REQUIRED WORK:
Where a line in the records below includes "step", pull that line out.

AVAILABLE RECORDS:
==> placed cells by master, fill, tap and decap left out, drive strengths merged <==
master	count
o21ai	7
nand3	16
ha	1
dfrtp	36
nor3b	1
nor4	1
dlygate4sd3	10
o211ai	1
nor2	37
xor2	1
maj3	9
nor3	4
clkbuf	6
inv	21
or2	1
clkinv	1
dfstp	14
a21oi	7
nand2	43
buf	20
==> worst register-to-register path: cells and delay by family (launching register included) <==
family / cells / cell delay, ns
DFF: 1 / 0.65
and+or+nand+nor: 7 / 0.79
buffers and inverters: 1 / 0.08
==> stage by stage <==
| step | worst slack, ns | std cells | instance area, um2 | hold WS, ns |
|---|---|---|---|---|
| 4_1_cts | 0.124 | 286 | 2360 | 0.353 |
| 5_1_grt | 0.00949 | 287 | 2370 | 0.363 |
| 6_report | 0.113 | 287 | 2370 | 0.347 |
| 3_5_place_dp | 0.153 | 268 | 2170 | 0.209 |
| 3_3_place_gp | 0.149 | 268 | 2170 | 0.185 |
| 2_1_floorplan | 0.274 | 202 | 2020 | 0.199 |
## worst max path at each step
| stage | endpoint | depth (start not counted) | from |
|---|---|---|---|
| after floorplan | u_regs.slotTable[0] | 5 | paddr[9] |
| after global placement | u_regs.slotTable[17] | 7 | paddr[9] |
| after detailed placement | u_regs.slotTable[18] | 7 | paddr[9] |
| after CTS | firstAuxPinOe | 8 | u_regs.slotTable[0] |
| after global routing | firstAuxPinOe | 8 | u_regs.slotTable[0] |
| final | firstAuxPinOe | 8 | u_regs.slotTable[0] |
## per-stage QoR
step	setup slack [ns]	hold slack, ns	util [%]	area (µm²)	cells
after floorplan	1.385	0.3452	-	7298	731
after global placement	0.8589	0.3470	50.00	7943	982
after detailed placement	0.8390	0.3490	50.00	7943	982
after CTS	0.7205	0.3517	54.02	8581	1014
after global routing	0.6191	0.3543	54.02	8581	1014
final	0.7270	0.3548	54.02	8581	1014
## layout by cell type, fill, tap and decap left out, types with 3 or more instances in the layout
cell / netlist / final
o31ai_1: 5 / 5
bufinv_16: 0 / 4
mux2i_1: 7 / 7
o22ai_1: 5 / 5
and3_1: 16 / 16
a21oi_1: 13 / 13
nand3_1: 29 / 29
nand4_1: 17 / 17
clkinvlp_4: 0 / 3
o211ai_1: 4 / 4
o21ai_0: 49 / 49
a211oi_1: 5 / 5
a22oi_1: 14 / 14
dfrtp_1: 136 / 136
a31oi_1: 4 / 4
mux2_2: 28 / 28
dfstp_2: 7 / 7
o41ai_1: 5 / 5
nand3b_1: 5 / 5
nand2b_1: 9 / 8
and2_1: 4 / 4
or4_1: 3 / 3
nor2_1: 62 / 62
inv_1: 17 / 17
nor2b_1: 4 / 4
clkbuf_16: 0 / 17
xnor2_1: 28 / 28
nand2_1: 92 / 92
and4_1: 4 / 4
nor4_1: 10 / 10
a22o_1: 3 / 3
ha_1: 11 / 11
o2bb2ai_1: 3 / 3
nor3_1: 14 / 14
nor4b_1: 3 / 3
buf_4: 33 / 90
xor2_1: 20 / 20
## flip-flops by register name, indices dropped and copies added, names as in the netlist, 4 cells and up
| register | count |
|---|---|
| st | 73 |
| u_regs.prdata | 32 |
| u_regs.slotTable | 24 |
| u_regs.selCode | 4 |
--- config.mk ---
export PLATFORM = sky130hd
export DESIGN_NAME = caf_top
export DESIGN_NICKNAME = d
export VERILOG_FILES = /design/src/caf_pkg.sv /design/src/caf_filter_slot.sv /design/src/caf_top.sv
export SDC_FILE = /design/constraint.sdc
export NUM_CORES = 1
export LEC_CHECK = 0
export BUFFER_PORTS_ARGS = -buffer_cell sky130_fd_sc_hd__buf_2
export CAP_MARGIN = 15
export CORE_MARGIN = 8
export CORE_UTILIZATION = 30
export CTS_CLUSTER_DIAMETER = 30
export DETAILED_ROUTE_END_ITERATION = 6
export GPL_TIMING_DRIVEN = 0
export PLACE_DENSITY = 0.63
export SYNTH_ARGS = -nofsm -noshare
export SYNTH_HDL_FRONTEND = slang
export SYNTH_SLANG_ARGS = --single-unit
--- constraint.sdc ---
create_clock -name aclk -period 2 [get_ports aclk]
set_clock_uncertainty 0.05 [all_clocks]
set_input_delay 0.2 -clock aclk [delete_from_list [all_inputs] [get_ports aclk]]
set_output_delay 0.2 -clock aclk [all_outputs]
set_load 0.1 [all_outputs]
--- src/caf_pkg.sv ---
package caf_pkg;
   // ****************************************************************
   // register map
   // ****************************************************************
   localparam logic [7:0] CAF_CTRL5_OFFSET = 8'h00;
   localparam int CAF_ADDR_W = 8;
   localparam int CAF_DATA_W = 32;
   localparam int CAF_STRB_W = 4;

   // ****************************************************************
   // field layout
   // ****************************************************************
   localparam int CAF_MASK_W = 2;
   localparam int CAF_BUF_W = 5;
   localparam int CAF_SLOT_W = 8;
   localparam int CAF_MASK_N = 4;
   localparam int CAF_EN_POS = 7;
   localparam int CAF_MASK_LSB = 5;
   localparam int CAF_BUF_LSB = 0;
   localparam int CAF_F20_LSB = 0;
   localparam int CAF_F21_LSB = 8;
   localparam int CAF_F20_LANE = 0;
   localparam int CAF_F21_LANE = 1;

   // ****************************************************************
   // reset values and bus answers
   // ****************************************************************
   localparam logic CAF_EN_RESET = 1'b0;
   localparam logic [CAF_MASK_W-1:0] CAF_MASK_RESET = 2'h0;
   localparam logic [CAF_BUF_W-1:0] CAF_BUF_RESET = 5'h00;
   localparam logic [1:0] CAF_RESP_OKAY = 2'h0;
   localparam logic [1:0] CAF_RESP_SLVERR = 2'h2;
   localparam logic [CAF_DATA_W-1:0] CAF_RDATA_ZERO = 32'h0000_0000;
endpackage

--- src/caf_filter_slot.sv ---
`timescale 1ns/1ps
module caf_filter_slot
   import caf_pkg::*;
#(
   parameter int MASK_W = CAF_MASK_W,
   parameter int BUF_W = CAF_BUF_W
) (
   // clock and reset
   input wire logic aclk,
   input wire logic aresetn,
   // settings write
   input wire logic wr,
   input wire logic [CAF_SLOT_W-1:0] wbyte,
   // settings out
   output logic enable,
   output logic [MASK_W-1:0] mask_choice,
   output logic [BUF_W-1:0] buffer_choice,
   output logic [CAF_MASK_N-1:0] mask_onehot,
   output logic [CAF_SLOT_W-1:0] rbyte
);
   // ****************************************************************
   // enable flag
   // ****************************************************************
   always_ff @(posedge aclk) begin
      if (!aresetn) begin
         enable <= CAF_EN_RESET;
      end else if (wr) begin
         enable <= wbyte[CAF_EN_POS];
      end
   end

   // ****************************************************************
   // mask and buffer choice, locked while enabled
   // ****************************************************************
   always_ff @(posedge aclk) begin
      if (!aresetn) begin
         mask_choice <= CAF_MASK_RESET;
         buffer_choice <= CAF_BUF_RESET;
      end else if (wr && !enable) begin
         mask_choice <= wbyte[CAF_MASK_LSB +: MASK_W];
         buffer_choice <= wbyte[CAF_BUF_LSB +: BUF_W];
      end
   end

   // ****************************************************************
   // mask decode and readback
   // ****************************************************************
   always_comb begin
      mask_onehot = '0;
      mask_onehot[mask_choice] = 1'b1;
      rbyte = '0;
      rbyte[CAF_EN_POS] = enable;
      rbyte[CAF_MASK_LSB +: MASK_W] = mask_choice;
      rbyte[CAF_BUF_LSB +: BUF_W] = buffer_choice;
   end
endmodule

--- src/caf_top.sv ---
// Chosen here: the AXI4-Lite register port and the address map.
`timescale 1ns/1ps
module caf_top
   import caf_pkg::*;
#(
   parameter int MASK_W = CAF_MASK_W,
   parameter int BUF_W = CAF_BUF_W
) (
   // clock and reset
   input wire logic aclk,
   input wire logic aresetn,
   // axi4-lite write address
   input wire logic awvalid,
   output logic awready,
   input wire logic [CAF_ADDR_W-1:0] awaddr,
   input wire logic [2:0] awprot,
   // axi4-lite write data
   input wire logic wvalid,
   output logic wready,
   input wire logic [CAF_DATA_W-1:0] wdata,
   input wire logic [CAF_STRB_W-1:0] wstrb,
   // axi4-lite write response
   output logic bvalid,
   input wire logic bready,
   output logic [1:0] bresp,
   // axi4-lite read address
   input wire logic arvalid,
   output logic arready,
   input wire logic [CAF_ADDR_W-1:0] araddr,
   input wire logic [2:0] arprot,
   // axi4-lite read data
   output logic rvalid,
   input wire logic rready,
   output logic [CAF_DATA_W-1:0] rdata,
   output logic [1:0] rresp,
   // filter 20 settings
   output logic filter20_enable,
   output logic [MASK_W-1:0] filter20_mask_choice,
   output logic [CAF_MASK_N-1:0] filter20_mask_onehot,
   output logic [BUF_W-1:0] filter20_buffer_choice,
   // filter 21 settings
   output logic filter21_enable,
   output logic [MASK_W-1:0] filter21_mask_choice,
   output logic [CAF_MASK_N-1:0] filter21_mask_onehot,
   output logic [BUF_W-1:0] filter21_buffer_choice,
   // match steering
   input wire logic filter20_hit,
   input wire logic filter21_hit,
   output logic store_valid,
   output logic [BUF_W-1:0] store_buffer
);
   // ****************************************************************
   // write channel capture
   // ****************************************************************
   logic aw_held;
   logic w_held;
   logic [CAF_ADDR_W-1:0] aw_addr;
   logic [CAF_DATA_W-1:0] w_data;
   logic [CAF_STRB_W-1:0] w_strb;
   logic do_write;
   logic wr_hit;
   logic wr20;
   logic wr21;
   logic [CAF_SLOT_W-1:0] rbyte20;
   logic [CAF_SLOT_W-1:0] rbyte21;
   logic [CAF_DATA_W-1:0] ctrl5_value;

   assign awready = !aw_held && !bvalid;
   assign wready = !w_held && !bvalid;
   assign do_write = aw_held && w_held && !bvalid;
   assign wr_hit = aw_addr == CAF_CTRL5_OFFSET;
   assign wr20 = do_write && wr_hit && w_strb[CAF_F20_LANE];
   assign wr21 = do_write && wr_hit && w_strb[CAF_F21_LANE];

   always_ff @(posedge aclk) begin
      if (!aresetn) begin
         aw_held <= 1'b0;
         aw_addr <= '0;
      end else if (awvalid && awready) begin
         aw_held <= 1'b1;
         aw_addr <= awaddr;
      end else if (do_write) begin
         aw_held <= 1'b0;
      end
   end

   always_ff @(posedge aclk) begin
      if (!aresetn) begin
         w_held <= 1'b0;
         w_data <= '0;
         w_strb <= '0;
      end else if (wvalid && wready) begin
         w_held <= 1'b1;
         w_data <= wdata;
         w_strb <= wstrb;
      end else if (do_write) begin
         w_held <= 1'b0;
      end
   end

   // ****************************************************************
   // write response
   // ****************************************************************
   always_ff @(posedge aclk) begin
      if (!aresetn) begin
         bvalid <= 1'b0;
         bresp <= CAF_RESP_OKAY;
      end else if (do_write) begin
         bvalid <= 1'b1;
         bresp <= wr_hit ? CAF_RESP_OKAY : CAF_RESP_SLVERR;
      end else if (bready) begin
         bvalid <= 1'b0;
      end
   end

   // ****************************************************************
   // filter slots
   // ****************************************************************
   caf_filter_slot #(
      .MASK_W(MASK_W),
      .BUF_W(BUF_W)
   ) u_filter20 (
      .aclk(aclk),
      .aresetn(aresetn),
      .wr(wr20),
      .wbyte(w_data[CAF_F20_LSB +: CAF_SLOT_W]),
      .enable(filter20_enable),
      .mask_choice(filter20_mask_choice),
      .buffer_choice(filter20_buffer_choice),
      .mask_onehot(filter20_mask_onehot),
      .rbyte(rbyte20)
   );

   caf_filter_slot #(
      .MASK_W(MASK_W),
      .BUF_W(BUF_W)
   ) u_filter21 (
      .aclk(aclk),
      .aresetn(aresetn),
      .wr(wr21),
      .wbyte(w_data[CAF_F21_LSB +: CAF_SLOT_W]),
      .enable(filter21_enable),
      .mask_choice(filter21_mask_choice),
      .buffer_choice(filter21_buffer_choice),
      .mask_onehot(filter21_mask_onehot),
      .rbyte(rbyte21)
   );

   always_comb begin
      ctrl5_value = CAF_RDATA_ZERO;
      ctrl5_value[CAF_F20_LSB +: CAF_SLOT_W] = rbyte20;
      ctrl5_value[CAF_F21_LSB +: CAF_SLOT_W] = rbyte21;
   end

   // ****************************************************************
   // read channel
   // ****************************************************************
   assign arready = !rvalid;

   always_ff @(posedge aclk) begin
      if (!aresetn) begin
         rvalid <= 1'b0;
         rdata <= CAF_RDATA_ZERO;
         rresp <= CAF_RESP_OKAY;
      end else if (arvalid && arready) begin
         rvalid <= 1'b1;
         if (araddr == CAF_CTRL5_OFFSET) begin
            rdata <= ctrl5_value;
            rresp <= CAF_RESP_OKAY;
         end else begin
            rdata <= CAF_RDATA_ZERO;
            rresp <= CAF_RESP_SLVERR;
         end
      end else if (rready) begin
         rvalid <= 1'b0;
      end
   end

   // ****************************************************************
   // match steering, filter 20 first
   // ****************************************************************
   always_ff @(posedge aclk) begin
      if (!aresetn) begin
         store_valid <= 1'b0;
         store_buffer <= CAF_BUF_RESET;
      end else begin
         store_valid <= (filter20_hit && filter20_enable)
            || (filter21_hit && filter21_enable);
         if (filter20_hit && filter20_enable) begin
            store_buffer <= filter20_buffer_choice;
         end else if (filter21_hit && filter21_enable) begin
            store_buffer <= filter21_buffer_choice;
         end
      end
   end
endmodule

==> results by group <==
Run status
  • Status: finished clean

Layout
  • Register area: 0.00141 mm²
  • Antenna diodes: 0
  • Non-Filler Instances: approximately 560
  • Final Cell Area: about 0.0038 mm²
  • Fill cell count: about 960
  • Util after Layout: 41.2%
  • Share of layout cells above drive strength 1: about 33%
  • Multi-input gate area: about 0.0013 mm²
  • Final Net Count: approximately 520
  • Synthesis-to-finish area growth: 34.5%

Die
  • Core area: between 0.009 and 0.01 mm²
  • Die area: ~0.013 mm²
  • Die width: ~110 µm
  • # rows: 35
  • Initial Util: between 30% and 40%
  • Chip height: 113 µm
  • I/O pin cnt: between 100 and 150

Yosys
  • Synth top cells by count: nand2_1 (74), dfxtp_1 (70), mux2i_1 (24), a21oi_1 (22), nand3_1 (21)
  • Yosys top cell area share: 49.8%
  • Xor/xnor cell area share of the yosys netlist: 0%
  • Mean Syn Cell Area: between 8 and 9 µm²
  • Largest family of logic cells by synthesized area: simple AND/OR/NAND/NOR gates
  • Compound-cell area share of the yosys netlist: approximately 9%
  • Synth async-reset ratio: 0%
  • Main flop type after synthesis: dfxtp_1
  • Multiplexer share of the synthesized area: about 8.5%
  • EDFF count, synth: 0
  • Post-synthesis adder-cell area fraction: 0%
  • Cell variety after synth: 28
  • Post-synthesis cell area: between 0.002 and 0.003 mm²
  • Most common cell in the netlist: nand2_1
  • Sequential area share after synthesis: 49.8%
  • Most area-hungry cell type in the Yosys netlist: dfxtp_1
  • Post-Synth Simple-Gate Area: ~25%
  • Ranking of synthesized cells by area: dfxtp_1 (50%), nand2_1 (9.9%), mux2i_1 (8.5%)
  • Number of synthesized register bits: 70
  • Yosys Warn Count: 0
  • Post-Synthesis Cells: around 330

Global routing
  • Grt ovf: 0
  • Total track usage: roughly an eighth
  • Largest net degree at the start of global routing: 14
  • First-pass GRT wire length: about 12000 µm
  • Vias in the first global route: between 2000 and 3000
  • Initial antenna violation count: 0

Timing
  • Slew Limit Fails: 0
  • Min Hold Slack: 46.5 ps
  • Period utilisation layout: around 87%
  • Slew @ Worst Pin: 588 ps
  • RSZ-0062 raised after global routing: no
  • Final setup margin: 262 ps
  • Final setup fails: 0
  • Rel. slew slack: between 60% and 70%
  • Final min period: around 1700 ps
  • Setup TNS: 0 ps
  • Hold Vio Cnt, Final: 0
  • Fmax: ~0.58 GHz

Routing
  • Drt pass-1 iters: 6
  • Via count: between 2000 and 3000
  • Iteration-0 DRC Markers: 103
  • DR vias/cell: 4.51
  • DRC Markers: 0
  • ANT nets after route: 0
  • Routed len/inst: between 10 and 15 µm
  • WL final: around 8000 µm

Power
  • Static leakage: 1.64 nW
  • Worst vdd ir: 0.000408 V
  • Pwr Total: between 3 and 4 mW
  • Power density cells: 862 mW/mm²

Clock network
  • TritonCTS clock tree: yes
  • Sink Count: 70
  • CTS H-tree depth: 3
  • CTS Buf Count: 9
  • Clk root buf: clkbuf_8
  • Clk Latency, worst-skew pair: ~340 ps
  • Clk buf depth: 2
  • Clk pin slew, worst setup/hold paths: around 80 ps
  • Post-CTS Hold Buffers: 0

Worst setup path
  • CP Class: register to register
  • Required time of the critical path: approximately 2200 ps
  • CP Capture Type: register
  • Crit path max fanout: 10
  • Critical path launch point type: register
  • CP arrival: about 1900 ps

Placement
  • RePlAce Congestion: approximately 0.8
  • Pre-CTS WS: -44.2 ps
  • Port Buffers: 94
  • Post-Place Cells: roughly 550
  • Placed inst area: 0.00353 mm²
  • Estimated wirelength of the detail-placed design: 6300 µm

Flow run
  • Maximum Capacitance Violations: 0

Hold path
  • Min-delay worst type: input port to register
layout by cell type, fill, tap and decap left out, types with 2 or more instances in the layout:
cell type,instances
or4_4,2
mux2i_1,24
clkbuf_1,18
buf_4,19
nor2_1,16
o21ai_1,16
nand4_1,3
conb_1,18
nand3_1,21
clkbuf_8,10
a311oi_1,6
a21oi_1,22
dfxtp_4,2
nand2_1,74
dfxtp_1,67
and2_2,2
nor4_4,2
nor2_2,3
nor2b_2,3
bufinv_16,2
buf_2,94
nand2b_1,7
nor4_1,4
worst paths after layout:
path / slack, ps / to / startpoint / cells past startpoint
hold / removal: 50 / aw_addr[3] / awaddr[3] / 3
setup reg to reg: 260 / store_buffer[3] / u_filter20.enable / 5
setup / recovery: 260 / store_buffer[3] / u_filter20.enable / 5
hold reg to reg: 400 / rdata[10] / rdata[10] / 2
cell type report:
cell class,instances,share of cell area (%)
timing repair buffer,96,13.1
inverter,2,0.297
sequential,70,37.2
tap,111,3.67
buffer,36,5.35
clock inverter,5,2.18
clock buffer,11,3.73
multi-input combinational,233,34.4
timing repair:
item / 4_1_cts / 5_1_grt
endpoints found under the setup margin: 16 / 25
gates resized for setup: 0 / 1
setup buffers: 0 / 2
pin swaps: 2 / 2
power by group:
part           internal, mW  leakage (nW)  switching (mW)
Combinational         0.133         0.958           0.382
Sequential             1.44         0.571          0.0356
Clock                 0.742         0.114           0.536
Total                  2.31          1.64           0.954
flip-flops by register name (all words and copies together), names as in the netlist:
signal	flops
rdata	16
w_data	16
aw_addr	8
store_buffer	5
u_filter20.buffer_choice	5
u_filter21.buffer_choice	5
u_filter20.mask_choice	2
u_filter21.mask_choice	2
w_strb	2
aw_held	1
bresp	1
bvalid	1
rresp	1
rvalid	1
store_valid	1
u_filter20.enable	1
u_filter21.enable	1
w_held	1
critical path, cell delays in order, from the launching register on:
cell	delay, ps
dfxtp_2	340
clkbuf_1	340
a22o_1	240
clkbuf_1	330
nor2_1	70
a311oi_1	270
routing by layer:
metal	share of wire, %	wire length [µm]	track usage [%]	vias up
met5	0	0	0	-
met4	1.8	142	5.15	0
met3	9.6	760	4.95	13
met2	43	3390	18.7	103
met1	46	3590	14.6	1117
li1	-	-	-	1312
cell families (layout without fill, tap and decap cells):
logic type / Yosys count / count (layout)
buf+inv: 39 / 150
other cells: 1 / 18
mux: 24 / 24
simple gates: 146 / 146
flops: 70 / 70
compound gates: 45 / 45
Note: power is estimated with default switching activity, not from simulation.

ANSWER SPACE:
| step | worst slack, ns | std cells | instance area, um2 | hold WS, ns |
## worst max path at each step
step	setup slack [ns]	hold slack, ns	util [%]	area (µm²)	cells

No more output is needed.